* [What the task asks]: All lines from the one with "set_input_delay 0.765 -clock" to the end of the listing below are to be transcribed exactly; both end lines are included, and no other lines are.

* [Provided data]:
===== config.mk =====
export PLATFORM = sky130hd
export DESIGN_NAME = sdcmd_mon
export DESIGN_NICKNAME = d
export VERILOG_FILES = /design/src/rtl/sdcmd_pkg.sv /design/src/rtl/sdcmd_ctrl.sv /design/src/rtl/sdcmd_dp.sv /design/src/rtl/sdcmd_mon.sv
export SDC_FILE = /design/constraint.sdc
export NUM_CORES = 1
export LEC_CHECK = 0
export ABC_CLOCK_PERIOD_IN_PS = 5100
export BUFFER_PORTS_ARGS = -buffer_cell sky130_fd_sc_hd__buf_2
export CORE_MARGIN = 2
export CORE_UTILIZATION = 58
export DETAILED_ROUTE_END_ITERATION = 8
export GPL_TIMING_DRIVEN = 0
export PLACE_DENSITY = 0.83
export SYNTH_ARGS = -nofsm -noshare
export SYNTH_HDL_FRONTEND = slang
export SYNTH_SLANG_ARGS = --single-unit

===== constraint.sdc =====
create_clock -name clk -period 5.1 [get_ports clk]
set_input_delay 0.765 -clock clk [delete_from_list [all_inputs] [get_ports clk]]
set_output_delay 0.765 -clock clk [all_outputs]
set_load 0.005 [all_outputs]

* [Answer area]:
set_input_delay 0.765 -clock clk [delete_from_list [all_inputs] [get_ports clk]]
set_output_delay 0.765 -clock clk [all_outputs]
set_load 0.005 [all_outputs]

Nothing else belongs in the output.